Word for someone preferring homeopathic treatments to western medicine

Homeopathyphile or homeopathophile, a neologism, alas

homeopathy, definition from Merriam-Webster

a system of medical practice that treats a disease especially by the administration of minute doses of a remedy that would in larger amounts produce in healthy persons symptoms similar to those of the disease

homeopathy etymology, from Etomonline

1830, from German Homöopathie, coined 1824 by German physician Samuel Friedrich Hahnemann (1755-1843) from Greek homoios "like, similar, of the same kind" (see homeo-) + -patheia "disease," also "feeling, emotion" (see -pathy). Greek homoiopathes meant "having like feelings or affections, sympathetic."

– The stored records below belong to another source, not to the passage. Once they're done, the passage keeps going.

run A:
// cpu
module cpu(
    input clk,
    input reset,
    output [7:0] address,
    input [7:0] from_memory,
    output write,
    output [7:0] to_memory
);
Size in the first run: about 1000 cells after synthesis, ~180 flip-flops, roughly 11000 µm² of cells after synthesis.
==> flow/config.mk <==
export PLATFORM = sky130hd
export DESIGN_NAME = cpu
export DESIGN_NICKNAME = cpu
export VERILOG_FILES = /design/flow/design.v
export SDC_FILE = /design/flow/constraint.sdc
export NUM_CORES = 4
export LEC_CHECK = 0
export ABC_AREA = 0
export CAP_MARGIN = 40
export CELL_PAD_IN_SITES_GLOBAL_PLACEMENT = 0
export CORE_ASPECT_RATIO = 0.53
export CORE_MARGIN = 10
export CORE_UTILIZATION = 54
export CTS_CLUSTER_SIZE = 93
export GPL_ROUTABILITY_DRIVEN = 1
export GPL_TIMING_DRIVEN = 0
export MAX_ROUTING_LAYER = met4
export MIN_ROUTING_LAYER = met2
export PLACE_DENSITY_LB_ADDON = 0.29
export SLEW_MARGIN = 20
export TNS_END_PERCENT = 50
==> flow/constraint.sdc <==
create_clock -name core_clock -period 5.29 [get_ports {clk}]
set_input_delay 1.0580 -clock core_clock [delete_from_list [all_inputs] [get_ports {clk}]]
set_output_delay 1.0580 -clock core_clock [all_outputs]
set_load 0.01 [all_outputs]
run.sh (not shown) runs the stock make flow with config.mk's settings and CLKGATE_MAP_FILE=.
Flow for run A halted at global routing (5_1_grt), error code GRT-0116.
## Diff of input files: run B against run A
- removing GPL_TIMING_DRIVEN (formerly 0)
- changing CORE_MARGIN from 10 to 2
- changing MIN_ROUTING_LAYER from met2 to met1
- setting PLACE_DENSITY to 0.41 for the first time
- removing GPL_ROUTABILITY_DRIVEN (formerly 1)
- changing CORE_UTILIZATION from 54 to 72
- changing CAP_MARGIN from 40 to 20
- removing TNS_END_PERCENT (formerly 50)
- changing CTS_CLUSTER_SIZE from 93 to 99
- removing CORE_ASPECT_RATIO (formerly 0.53)
- removing PLACE_DENSITY_LB_ADDON (formerly 0.29)
- setting SETUP_SLACK_MARGIN to -0.26 for the first time
- setting CTS_CLUSTER_DIAMETER to 176 for the first time
- changing the clock period (ns, I/O delays scaled along) from 5.29 to 3.48
## What came out
Status: run B FAILED at clock tree synthesis (4_1_cts) (tool error)
Delta (run B minus run A): floorplan utilization higher; synthesized-area fraction occupied by xor and xnor cells held steady; total core area saw a decrease; synthesized cell count flat; final RePlAce weighted congestion +1.8%.
Re placement row count: run B and run A aren't equal, and the higher value belongs to run B.
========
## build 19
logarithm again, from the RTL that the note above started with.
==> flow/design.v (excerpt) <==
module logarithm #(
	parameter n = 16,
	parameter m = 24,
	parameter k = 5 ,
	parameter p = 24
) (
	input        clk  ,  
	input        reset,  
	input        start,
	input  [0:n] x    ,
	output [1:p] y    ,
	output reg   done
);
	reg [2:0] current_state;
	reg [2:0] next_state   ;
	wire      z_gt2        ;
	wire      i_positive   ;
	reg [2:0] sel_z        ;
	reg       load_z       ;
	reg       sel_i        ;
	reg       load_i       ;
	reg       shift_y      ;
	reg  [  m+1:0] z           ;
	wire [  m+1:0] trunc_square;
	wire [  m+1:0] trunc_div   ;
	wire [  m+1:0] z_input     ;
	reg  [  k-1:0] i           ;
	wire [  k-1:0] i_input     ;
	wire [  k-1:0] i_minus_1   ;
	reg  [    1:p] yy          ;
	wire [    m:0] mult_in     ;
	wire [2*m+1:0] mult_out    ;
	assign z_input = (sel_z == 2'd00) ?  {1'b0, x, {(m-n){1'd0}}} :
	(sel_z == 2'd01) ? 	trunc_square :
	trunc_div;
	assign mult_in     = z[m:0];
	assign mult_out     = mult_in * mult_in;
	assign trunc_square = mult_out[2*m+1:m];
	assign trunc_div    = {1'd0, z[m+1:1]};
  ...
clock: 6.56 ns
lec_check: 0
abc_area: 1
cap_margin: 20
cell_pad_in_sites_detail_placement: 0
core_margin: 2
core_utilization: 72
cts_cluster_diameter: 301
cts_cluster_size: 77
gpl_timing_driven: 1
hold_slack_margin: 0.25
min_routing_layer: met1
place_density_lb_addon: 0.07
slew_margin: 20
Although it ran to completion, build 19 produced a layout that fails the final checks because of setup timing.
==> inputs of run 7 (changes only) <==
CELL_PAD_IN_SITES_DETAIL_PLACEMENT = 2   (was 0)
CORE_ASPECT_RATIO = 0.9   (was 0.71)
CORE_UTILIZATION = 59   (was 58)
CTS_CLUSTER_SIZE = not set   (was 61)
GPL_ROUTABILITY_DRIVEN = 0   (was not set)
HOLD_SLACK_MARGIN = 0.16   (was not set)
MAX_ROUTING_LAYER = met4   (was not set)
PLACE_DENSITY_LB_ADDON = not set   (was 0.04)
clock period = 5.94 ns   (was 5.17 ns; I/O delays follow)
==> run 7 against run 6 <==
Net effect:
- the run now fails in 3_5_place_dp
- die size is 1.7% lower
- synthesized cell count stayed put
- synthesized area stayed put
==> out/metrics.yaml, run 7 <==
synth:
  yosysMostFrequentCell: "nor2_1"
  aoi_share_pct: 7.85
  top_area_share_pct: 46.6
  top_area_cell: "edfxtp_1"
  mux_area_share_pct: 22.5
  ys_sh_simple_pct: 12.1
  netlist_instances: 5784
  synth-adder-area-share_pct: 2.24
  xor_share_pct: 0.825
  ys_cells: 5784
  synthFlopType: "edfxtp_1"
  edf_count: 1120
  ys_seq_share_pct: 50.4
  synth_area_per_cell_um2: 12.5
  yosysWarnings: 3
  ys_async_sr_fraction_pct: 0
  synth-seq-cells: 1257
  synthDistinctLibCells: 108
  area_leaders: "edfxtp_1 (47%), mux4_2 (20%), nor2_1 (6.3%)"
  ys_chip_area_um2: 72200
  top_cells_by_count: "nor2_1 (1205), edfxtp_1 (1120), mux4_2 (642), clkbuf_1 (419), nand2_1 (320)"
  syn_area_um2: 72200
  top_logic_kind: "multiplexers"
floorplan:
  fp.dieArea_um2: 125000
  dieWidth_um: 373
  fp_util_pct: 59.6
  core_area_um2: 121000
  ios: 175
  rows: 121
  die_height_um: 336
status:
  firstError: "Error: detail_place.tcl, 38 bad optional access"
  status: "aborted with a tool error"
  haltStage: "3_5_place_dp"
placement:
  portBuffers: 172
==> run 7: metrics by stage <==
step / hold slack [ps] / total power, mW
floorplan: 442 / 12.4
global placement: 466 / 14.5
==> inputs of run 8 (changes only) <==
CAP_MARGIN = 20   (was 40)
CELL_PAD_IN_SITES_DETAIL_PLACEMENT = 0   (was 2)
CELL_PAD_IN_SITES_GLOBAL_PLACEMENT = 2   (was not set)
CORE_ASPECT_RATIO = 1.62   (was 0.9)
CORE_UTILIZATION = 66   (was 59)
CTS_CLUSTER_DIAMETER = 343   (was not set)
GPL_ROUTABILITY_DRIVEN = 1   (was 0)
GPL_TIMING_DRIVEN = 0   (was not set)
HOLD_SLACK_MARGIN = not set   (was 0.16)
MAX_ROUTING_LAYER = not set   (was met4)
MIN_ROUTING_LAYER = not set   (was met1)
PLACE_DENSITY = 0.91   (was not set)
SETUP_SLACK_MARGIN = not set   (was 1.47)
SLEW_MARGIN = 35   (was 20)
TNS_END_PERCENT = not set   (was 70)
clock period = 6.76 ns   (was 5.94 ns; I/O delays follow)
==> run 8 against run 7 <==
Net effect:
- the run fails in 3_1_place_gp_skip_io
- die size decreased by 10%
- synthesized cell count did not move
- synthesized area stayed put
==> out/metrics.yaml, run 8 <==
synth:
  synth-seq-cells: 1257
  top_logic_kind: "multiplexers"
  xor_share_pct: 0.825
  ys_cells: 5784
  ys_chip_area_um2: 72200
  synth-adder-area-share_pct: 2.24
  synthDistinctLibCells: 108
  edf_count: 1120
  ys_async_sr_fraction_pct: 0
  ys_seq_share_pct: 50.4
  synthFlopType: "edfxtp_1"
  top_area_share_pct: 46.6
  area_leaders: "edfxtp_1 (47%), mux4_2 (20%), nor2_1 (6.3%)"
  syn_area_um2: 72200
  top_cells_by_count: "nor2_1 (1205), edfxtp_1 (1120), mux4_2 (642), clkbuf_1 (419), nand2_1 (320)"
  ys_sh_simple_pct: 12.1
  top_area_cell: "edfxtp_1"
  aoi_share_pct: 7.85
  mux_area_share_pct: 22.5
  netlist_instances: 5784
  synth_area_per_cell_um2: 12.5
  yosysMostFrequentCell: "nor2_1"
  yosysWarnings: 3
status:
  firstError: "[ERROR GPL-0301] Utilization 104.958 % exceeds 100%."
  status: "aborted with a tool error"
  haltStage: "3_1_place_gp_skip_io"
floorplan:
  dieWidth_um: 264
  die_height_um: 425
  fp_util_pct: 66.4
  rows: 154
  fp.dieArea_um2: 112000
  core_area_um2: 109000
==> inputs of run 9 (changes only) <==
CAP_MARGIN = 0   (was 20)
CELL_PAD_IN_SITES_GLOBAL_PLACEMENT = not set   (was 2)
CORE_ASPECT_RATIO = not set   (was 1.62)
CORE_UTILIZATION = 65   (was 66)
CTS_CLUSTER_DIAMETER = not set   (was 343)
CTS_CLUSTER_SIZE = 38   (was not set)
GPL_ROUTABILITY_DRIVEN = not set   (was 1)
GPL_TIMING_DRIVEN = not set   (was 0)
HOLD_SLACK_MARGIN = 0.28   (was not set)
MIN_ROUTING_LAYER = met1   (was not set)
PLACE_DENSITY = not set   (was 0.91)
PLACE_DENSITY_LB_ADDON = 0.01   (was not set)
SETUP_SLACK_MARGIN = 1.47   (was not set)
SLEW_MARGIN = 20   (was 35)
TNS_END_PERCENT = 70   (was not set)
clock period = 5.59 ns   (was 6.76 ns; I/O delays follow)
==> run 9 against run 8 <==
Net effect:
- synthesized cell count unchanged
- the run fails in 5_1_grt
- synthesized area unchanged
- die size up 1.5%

We all know that -phile is Greek (see Dictionary.com):

a combining form meaning “lover of,” “enthusiast for” that specified by the initial element: [example] Anglophile

Thus, we get homeopathyphile, which, when entered into the Oxford English Dictionary, returns:

No dictionary entries found for ‘homeopathyphile’

Nor does the OED recognize homeopathophile.

Searching further, I found a reference on Twitter:

A patient was blown away by what a homeopathic remedy could do...And so, a homeopathyphile was born

The OP hoped there was a term that was not derogatory, and I manufactured one for him with three Greek roots -- impeccable etymology. Maybe it will emerge from the twitterverse into mainstream English.

Addendum: Thanks to @Peter A. Schneider for the alternate homeopathophile.


Quack bait? Skeptic of Western medicine? Pyramidologist? Voodooist. Christian Scientist? Devotee of Ayurveda? Snake Oil Sipper? Crystal Gazer? NewAger? Tree Hugger? Druid? Purple Birkenstock wearing earthy crunchy homeschooling antivaccine hippie freak? See https://en.m.wikipedia.org/wiki/Pseudoscience and particularly https://en.m.wikipedia.org/wiki/List_of_topics_characterized_as_pseudoscience


A constitutional homeopathist is defined here1 in this New York court case as:

[...] one who uses homeopathic remedies to treat the entire person instead of using homeopathic remedies to treat the diseases.

Although in this case the word is being used to describe the doctor who administers the homeopathic remedies, the definition given there and the meaning asked for by the OP does not preclude words that cover both practitioner and patient.

It also appears to me that the adjective constitutional applies to the "entire person instead of diseases" restriction and that homeopathist is the general term.

Aside: The judge appears to have agreed with @HotLicks...


1 General Finding, paragraph 4


Anti-allopathic or allopathophobic.

allopathy Pronunciation: /əˈlɒpəθi/ NOUN

allopathy:

The treatment of disease by conventional means, i.e. with drugs having effects opposite to the symptoms. Often contrasted with homeopathy.